## Exercise inputs
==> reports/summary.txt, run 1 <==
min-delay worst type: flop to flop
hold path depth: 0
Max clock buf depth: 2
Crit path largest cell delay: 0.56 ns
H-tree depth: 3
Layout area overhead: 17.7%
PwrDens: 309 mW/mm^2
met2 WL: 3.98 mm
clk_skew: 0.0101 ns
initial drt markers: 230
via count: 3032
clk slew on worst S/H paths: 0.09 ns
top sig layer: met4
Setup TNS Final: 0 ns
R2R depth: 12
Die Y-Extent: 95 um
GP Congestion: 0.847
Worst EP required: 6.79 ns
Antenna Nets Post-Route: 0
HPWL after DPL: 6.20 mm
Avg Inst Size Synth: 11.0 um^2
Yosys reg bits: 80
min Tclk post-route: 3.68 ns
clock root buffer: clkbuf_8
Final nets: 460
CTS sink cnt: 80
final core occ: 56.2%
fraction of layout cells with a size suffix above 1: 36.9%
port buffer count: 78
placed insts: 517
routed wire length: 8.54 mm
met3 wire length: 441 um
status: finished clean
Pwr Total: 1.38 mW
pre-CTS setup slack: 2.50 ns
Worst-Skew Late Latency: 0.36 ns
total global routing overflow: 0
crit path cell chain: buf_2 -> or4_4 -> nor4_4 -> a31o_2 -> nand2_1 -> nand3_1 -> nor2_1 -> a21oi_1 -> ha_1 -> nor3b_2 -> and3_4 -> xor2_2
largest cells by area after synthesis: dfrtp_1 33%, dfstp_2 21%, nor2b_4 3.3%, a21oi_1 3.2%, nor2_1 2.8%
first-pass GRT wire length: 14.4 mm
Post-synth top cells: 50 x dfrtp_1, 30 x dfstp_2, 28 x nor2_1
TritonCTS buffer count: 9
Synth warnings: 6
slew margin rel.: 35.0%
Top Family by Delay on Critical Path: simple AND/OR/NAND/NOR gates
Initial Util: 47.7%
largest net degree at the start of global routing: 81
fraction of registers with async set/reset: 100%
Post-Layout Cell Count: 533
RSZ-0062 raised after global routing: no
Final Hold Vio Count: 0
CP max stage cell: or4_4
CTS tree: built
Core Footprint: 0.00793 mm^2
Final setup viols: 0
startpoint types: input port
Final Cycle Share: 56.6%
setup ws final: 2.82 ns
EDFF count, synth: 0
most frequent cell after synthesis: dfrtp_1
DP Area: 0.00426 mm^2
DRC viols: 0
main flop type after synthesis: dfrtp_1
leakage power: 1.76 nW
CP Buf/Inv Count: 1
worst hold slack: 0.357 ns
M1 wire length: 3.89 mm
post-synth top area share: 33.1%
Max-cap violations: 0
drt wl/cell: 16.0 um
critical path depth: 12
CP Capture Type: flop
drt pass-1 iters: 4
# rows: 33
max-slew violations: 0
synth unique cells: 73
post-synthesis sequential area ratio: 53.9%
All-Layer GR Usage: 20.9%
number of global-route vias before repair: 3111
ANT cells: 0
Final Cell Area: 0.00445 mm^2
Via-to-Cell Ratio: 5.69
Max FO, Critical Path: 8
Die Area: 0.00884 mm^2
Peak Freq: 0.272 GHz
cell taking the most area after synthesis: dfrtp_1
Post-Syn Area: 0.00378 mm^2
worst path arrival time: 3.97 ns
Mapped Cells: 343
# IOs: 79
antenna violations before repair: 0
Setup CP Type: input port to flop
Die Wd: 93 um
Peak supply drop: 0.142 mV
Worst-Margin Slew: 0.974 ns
$ cat src/hdl/serial0_pkg.sv
// Constants for the primary serial port with address recognition
package serial0_pkg;
	// Register addresses
	localparam logic [7:0] ADDR_CONTROL = 8'h98;
	localparam logic [7:0] ADDR_BUFFER = 8'h99;
	localparam logic [7:0] ADDR_NODE = 8'ha9;
	localparam logic [7:0] ADDR_MASK = 8'hb9;
	localparam logic [7:0] ADDR_BAUD_CFG = 8'hc0;
	// Control register bit positions
	localparam int B_SM0_FE = 7;
	localparam int B_SM1 = 6;
	localparam int B_ADDR_EN = 5;
	localparam int B_REN = 4;
	localparam int B_TB8 = 3;
	localparam int B_RB8 = 2;
	localparam int B_TXC = 1;
	localparam int B_RXC = 0;
	// Baud configuration register bit positions
	localparam int B_SRC_SEL = 7;
	localparam int B_DBL = 6;
	localparam int B_FE_SEL = 5;
	localparam int B_M0_FAST = 4;
	localparam logic [7:0] RESET_BYTE = 8'h00;
	// Timing
	localparam int CLOCK_HZ = 50_000_000;
	localparam logic [3:0] M0_DIV_SLOW = 4'hb;
	localparam logic [3:0] M0_DIV_FAST = 4'h1;
	localparam logic [3:0] OVS_LAST = 4'hf;
	localparam logic [3:0] OVS_MID = 4'h7;
	localparam logic [3:0] M0_LAST_BIT = 4'h7;
	localparam logic [5:0] M2_DIV_LAST = 6'h03;
	typedef enum logic [1:0]
	{
		MODE_SHIFT = 2'b00,
		MODE_UART8 = 2'b01,
		MODE_UART9F = 2'b10,
		MODE_UART9V = 2'b11
	} mode_t;
	typedef enum logic [1:0]
	{
		TX_IDLE = 2'b00,
		TX_SEND = 2'b01,
		TX_STOP = 2'b10
	} tx_state_t;
	typedef enum logic [1:0]
	{
		RX_IDLE = 2'b00,
		RX_RECV = 2'b01,
		RX_STOP = 2'b10
	} rx_state_t;
endpackage

$ cat src/hdl/serial0_port.sv
// Primary serial port: modes, flags, shared buffer, address recognition
// Behaviour
// Mode bits pick shift register, 8-bit variable, 9-bit fixed, 9-bit variable
// Bad stop bit sets framing error; only software clears it
// Control bit 7 shows framing error or low mode bit per select bit
// 9-bit modes with filter: receive flag needs ninth bit 1 and match
// 8-bit mode with filter: receive flag needs valid stop and match
// Software keeps filter enable clear in shift-register mode
// Frames are received only while receive enable is set
// 9-bit modes send the written transmit ninth bit
// Receive ninth bit takes ninth bit, or stop bit in 8-bit unfiltered
// Transmit flag: end of eighth bit in mode 0, else stop start
// Receive flag: end of eighth bit in mode 0, else mid stop
// Software clears transmit and receive flags; hardware only sets
// One data buffer holds byte to send and last received byte
// Given address is node address with mask zero bits don't care
// Broadcast is address OR mask, zero bits don't care
// Reset clears node address and mask, disabling detection
// Source select routes secondary baud timer overflow for variable modes
// Software loads timer 2 reload values for wanted rate
// Framing error recorded whatever the select bit holds
// Doubler doubles rate in modes 1, 2 and 3
// Shift-mode rate select picks clock over 12 or over 2
// Match compares only bits whose don't-care qualifier is 1
// Writing the buffer while idle starts a transmission
`timescale 1ns/1ns
module serial0_port
	import serial0_pkg::*;
(
	// Clock and reset
	input wire logic ref_clk,
	input wire logic rstn,
	// Register port
	input wire logic [7:0] reg_addr,
	input wire logic [7:0] reg_wdata,
	input wire logic reg_wr,
	input wire logic reg_rd,
	output logic [7:0] reg_rdata,
	// Baud timer overflow pulses
	input wire logic timer_ovf,
	input wire logic secondary_baud_timer_ovf,
	// Serial pins
	input wire logic rxd_in,
	output logic rxd_out,
	output logic rxd_oe_n,
	output logic txd
);
	import serial0_pkg::*;

	logic [7:0] ctrl_q;
	logic [7:0] cfg_q;
	logic [7:0] buf_q;
	logic [7:0] node_q;
	logic [7:0] mask_q;
	logic fe_q;
	logic mode_lo;
	mode_t mode;
	logic [7:0] ctrl_view;

	// Bit 7 holds the low mode bit; framing error lives separately
	assign mode_lo = ctrl_q[B_SM0_FE];
	assign mode = mode_t'({mode_lo, ctrl_q[B_SM1]});
	assign ctrl_view = {cfg_q[B_FE_SEL] ? fe_q : mode_lo,
		ctrl_q[6:0]};

	wire wr_ctrl = reg_wr && reg_addr == ADDR_CONTROL;
	wire wr_buf = reg_wr && reg_addr == ADDR_BUFFER;

	// Rate generation
	logic [3:0] m0_cnt_q;
	logic [1:0] m2_cnt_q;
	logic ovf_half_q;
	logic m0_tick;
	logic tick16;
	wire var_src = cfg_q[B_SRC_SEL] ? secondary_baud_timer_ovf
		: timer_ovf;
	assign m0_tick = m0_cnt_q == (cfg_q[B_M0_FAST] ? M0_DIV_FAST
		: M0_DIV_SLOW);
	always_comb
	begin
		if (mode == MODE_UART9F)
			tick16 = cfg_q[B_DBL] ? m2_cnt_q[0] == M2_DIV_LAST[0]
				: m2_cnt_q == M2_DIV_LAST[1:0];
		else
			tick16 = var_src && (cfg_q[B_DBL] || ovf_half_q);
	end
	always_ff @(posedge ref_clk)
	begin
		if (!rstn || m0_tick)
			m0_cnt_q <= '0;
		else
			m0_cnt_q <= m0_cnt_q + 4'h1;
	end
	always_ff @(posedge ref_clk)
	begin
		if (!rstn)
			m2_cnt_q <= '0;
		else
			m2_cnt_q <= m2_cnt_q + 2'h1;
	end
	always_ff @(posedge ref_clk)
	begin
		if (!rstn)
			ovf_half_q <= 1'b0;
		else if (var_src)
			ovf_half_q <= ~ovf_half_q;
	end

	// Transmitter
	tx_state_t tx_st_q;
	logic [9:0] tx_sh_q;
	logic [3:0] tx_bit_q;
	logic [3:0] tx_ovs_q;
	logic tx_done;
	logic tx_line_q;
	wire nine = mode[1];
	wire tx_tick = (mode == MODE_SHIFT) ? m0_tick
		: (tick16 && tx_ovs_q == OVS_LAST);
	wire [3:0] tx_bits = nine ? 4'h9 : 4'h8;
	always_ff @(posedge ref_clk)
	begin
		if (!rstn)
			tx_ovs_q <= '0;
		else if (tx_st_q == TX_IDLE)
			tx_ovs_q <= '0;
		else if (tick16)
			tx_ovs_q <= tx_ovs_q + 4'h1;
	end
	always_ff @(posedge ref_clk)
	begin
		tx_done <= 1'b0;
		if (!rstn)
		begin
			tx_st_q <= TX_IDLE;
			tx_sh_q <= '1;
			tx_bit_q <= '0;
			tx_line_q <= 1'b1;
		end
		else
			unique case (tx_st_q)
				TX_IDLE:
					if (wr_buf)
					begin
						tx_sh_q <= {ctrl_q[B_TB8], reg_wdata, 1'b0};
						if (mode == MODE_SHIFT)
							tx_sh_q <= {2'b11, reg_wdata};
						tx_bit_q <= '0;
						tx_st_q <= TX_SEND;
					end
				TX_SEND:
					if (tx_tick)
					begin
						tx_line_q <= tx_sh_q[0];
						tx_sh_q <= {1'b1, tx_sh_q[9:1]};
						tx_bit_q <= tx_bit_q + 4'h1;
						if (mode == MODE_SHIFT && tx_bit_q == M0_LAST_BIT)
							tx_st_q <= TX_STOP;
						else if (mode != MODE_SHIFT
							&& tx_bit_q == tx_bits + 4'h1)
						begin
							// Last data bit has had its full bit time
							tx_line_q <= 1'b1;
							tx_done <= 1'b1;
							tx_st_q <= TX_STOP;
						end
					end
				TX_STOP:
					if (tx_tick)
					begin
						tx_line_q <= 1'b1;
						tx_st_q <= TX_IDLE;
						// Shift mode: flag once the eighth bit time is over
						if (mode == MODE_SHIFT)
							tx_done <= 1'b1;
					end
				default:
					tx_st_q <= TX_IDLE;
			endcase
	end
	// Shift mode drives data on the data pin, clock on the tx pin
	assign rxd_out = tx_line_q;
	assign rxd_oe_n = !(mode == MODE_SHIFT && tx_st_q != TX_IDLE);

	// Receiver
	rx_state_t rx_st_q;
	logic [3:0] rx_ovs_q;
	logic [3:0] rx_bit_q;
	logic [8:0] rx_sh_q;
	logic rx_prev_q;
	logic rx_done;
	logic rx_stop_bad;
	logic [7:0] rx_byte;
	logic rx_ninth;
	wire rx_mid = tick16 && rx_ovs_q == OVS_MID;
	always_ff @(posedge ref_clk)
	begin
		if (!rstn)
			rx_prev_q <= 1'b1;
		else
			rx_prev_q <= rxd_in;
	end
	always_ff @(posedge ref_clk)
	begin
		rx_done <= 1'b0;
		rx_stop_bad <= 1'b0;
		if (!rstn)
		begin
			rx_st_q <= RX_IDLE;
			rx_ovs_q <= '0;
			rx_bit_q <= '0;
			rx_sh_q <= '0;
		end
		else
			unique case (rx_st_q)
				RX_IDLE:
				begin
					rx_ovs_q <= '0;
					rx_bit_q <= '0;
					// Shift mode receives when enabled and flag clear
					if (ctrl_q[B_REN] && mode == MODE_SHIFT
						&& !ctrl_q[B_RXC] && tx_st_q == TX_IDLE)
						rx_st_q <= RX_RECV;
					else if (ctrl_q[B_REN] && mode != MODE_SHIFT
						&& rx_prev_q && !rxd_in)
						rx_st_q <= RX_RECV;
				end
				RX_RECV:
					if (mode == MODE_SHIFT)
					begin
						if (m0_tick)
						begin
							rx_sh_q <= {1'b0, rxd_in, rx_sh_q[7:1]};
							rx_bit_q <= rx_bit_q + 4'h1;
							if (rx_bit_q == M0_LAST_BIT)
							begin
								rx_done <= 1'b1;
								rx_st_q <= RX_IDLE;
							end
						end
					end
					else if (tick16)
					begin
						rx_ovs_q <= rx_ovs_q + 4'h1;
						if (rx_mid)
						begin
							rx_bit_q <= rx_bit_q + 4'h1;
							if (rx_bit_q == '0 && rxd_in)
								rx_st_q <= RX_IDLE;
							else if (rx_bit_q != '0)
								rx_sh_q <= {rxd_in, rx_sh_q[8:1]};
							if (rx_bit_q == tx_bits)
								rx_st_q <= RX_STOP;
						end
					end
				RX_STOP:
					if (rx_mid)
					begin
						rx_done <= 1'b1;
						rx_stop_bad <= !rxd_in;
						rx_sh_q <= nine ? rx_sh_q : {rxd_in, rx_sh_q[8:1]};
						rx_st_q <= RX_IDLE;
					end
					else if (tick16)
						rx_ovs_q <= rx_ovs_q + 4'h1;
				default:
					rx_st_q <= RX_IDLE;
			endcase
	end
	assign rx_byte = rx_sh_q[7:0];
	// Shift clock low one count per bit, so data holds across its rise
	wire m0_clk_on = (tx_st_q != TX_IDLE && tx_bit_q != '0)
		|| rx_st_q == RX_RECV;
	assign txd = (mode == MODE_SHIFT)
		? !(m0_clk_on && m0_cnt_q == '0) : tx_line_q;
	assign rx_ninth = rx_sh_q[8];

	// Address recognition
	wire [7:0] bcast = node_q | mask_q;
	wire given_hit = ((rx_byte ^ node_q) & mask_q) == '0;
	wire bcast_hit = ((rx_byte ^ bcast) & bcast) == '0;
	wire addr_hit = given_hit || bcast_hit;
	logic rx_accept;
	always_comb
	begin
		rx_accept = 1'b1;
		if (ctrl_q[B_ADDR_EN] && nine)
			rx_accept = rx_ninth && addr_hit;
		else if (ctrl_q[B_ADDR_EN] && mode == MODE_UART8)
			rx_accept = !rx_stop_bad && addr_hit;
	end
	wire rx_post = rx_done && rx_accept;

	// Control register; hardware sets win over software clears
	always_ff @(posedge ref_clk)
	begin
		if (!rstn)
			ctrl_q <= RESET_BYTE;
		else
		begin
			if (wr_ctrl)
			begin
				ctrl_q[6:0] <= reg_wdata[6:0];
				if (!cfg_q[B_FE_SEL])
					ctrl_q[B_SM0_FE] <= reg_wdata[B_SM0_FE];
			end
			if (tx_done)
				ctrl_q[B_TXC] <= 1'b1;
			if (rx_post)
			begin
				ctrl_q[B_RXC] <= 1'b1;
				if (nine || (mode == MODE_UART8 && !ctrl_q[B_ADDR_EN]))
					ctrl_q[B_RB8] <= rx_ninth;
			end
		end
	end
	always_ff @(posedge ref_clk)
	begin
		if (!rstn)
			fe_q <= 1'b0;
		else if (rx_stop_bad)
			fe_q <= 1'b1;
		else if (wr_ctrl && cfg_q[B_FE_SEL])
			fe_q <= reg_wdata[B_SM0_FE];
	end
	always_ff @(posedge ref_clk)
	begin
		if (!rstn)
			buf_q <= RESET_BYTE;
		else if (rx_post)
			buf_q <= rx_byte;
		else if (wr_buf)
			buf_q <= reg_wdata;
	end
	always_ff @(posedge ref_clk)
	begin
		if (!rstn)
		begin
			node_q <= RESET_BYTE;
			mask_q <= RESET_BYTE;
			cfg_q <= RESET_BYTE;
		end
		else if (reg_wr)
		begin
			if (reg_addr == ADDR_NODE)
				node_q <= reg_wdata;
			if (reg_addr == ADDR_MASK)
				mask_q <= reg_wdata;
			if (reg_addr == ADDR_BAUD_CFG)
				cfg_q <= {reg_wdata[7:4], 4'h0};
		end
	end
	always_ff @(posedge ref_clk)
	begin
		if (!rstn)
			reg_rdata <= RESET_BYTE;
		else if (reg_rd)
			unique case (reg_addr)
				ADDR_CONTROL: reg_rdata <= ctrl_view;
				ADDR_BUFFER: reg_rdata <= buf_q;
				ADDR_NODE: reg_rdata <= node_q;
				ADDR_MASK: reg_rdata <= mask_q;
				ADDR_BAUD_CFG: reg_rdata <= cfg_q;
				default: reg_rdata <= RESET_BYTE;
			endcase
		else
			reg_rdata <= RESET_BYTE;
	end

	// Checks
	a_fe_sticky: assert property (@(posedge ref_clk) disable iff (!rstn)
		rx_stop_bad |=> fe_q)
		else $error("framing error not recorded");
	a_rxc_filter_nine: assert property (@(posedge ref_clk)
		disable iff (!rstn)
		rx_done && ctrl_q[B_ADDR_EN] && nine && !rx_ninth
		&& !ctrl_q[B_RXC] && !wr_ctrl |=> !ctrl_q[B_RXC])
		else $error("receive flag set despite filter");
	a_rxc_filter_eight: assert property (@(posedge ref_clk)
		disable iff (!rstn)
		rx_done && ctrl_q[B_ADDR_EN] && mode == MODE_UART8
		&& rx_stop_bad && !ctrl_q[B_RXC] && !wr_ctrl
		|=> !ctrl_q[B_RXC])
		else $error("receive flag set on bad stop");
	a_no_rx_disabled: assert property (@(posedge ref_clk)
		disable iff (!rstn)
		rx_st_q == RX_IDLE && !ctrl_q[B_REN] |=> rx_st_q == RX_IDLE)
		else $error("reception started while disabled");
	a_txc_set: assert property (@(posedge ref_clk) disable iff (!rstn)
		tx_done |=> ctrl_q[B_TXC])
		else $error("transmit flag not set");
	a_rxc_set: assert property (@(posedge ref_clk) disable iff (!rstn)
		rx_post |=> ctrl_q[B_RXC] && buf_q == $past(rx_byte))
		else $error("receive flag or buffer not updated");
	a_tx_start: assert property (@(posedge ref_clk) disable iff (!rstn)
		tx_st_q == TX_IDLE && wr_buf |=> tx_st_q == TX_SEND)
		else $error("buffer write did not start transmit");
	a_bit7_view: assert property (@(posedge ref_clk) disable iff (!rstn)
		reg_rd && reg_addr == ADDR_CONTROL && cfg_q[B_FE_SEL]
		|=> reg_rdata[B_SM0_FE] == $past(fe_q))
		else $error("bit 7 does not show framing error");
endmodule // serial0_port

## Task to complete
Among the entries above, the lines between the ones containing "Die Area: 0.00884 mm^2" and "Die Wd: 93 um", inclusive, are to be transcribed exactly. No other line is to be given.

## Expected answer
Die Area: 0.00884 mm^2
Peak Freq: 0.272 GHz
cell taking the most area after synthesis: dfrtp_1
Post-Syn Area: 0.00378 mm^2
worst path arrival time: 3.97 ns
Mapped Cells: 343
# IOs: 79
antenna violations before repair: 0
Setup CP Type: input port to flop
Die Wd: 93 um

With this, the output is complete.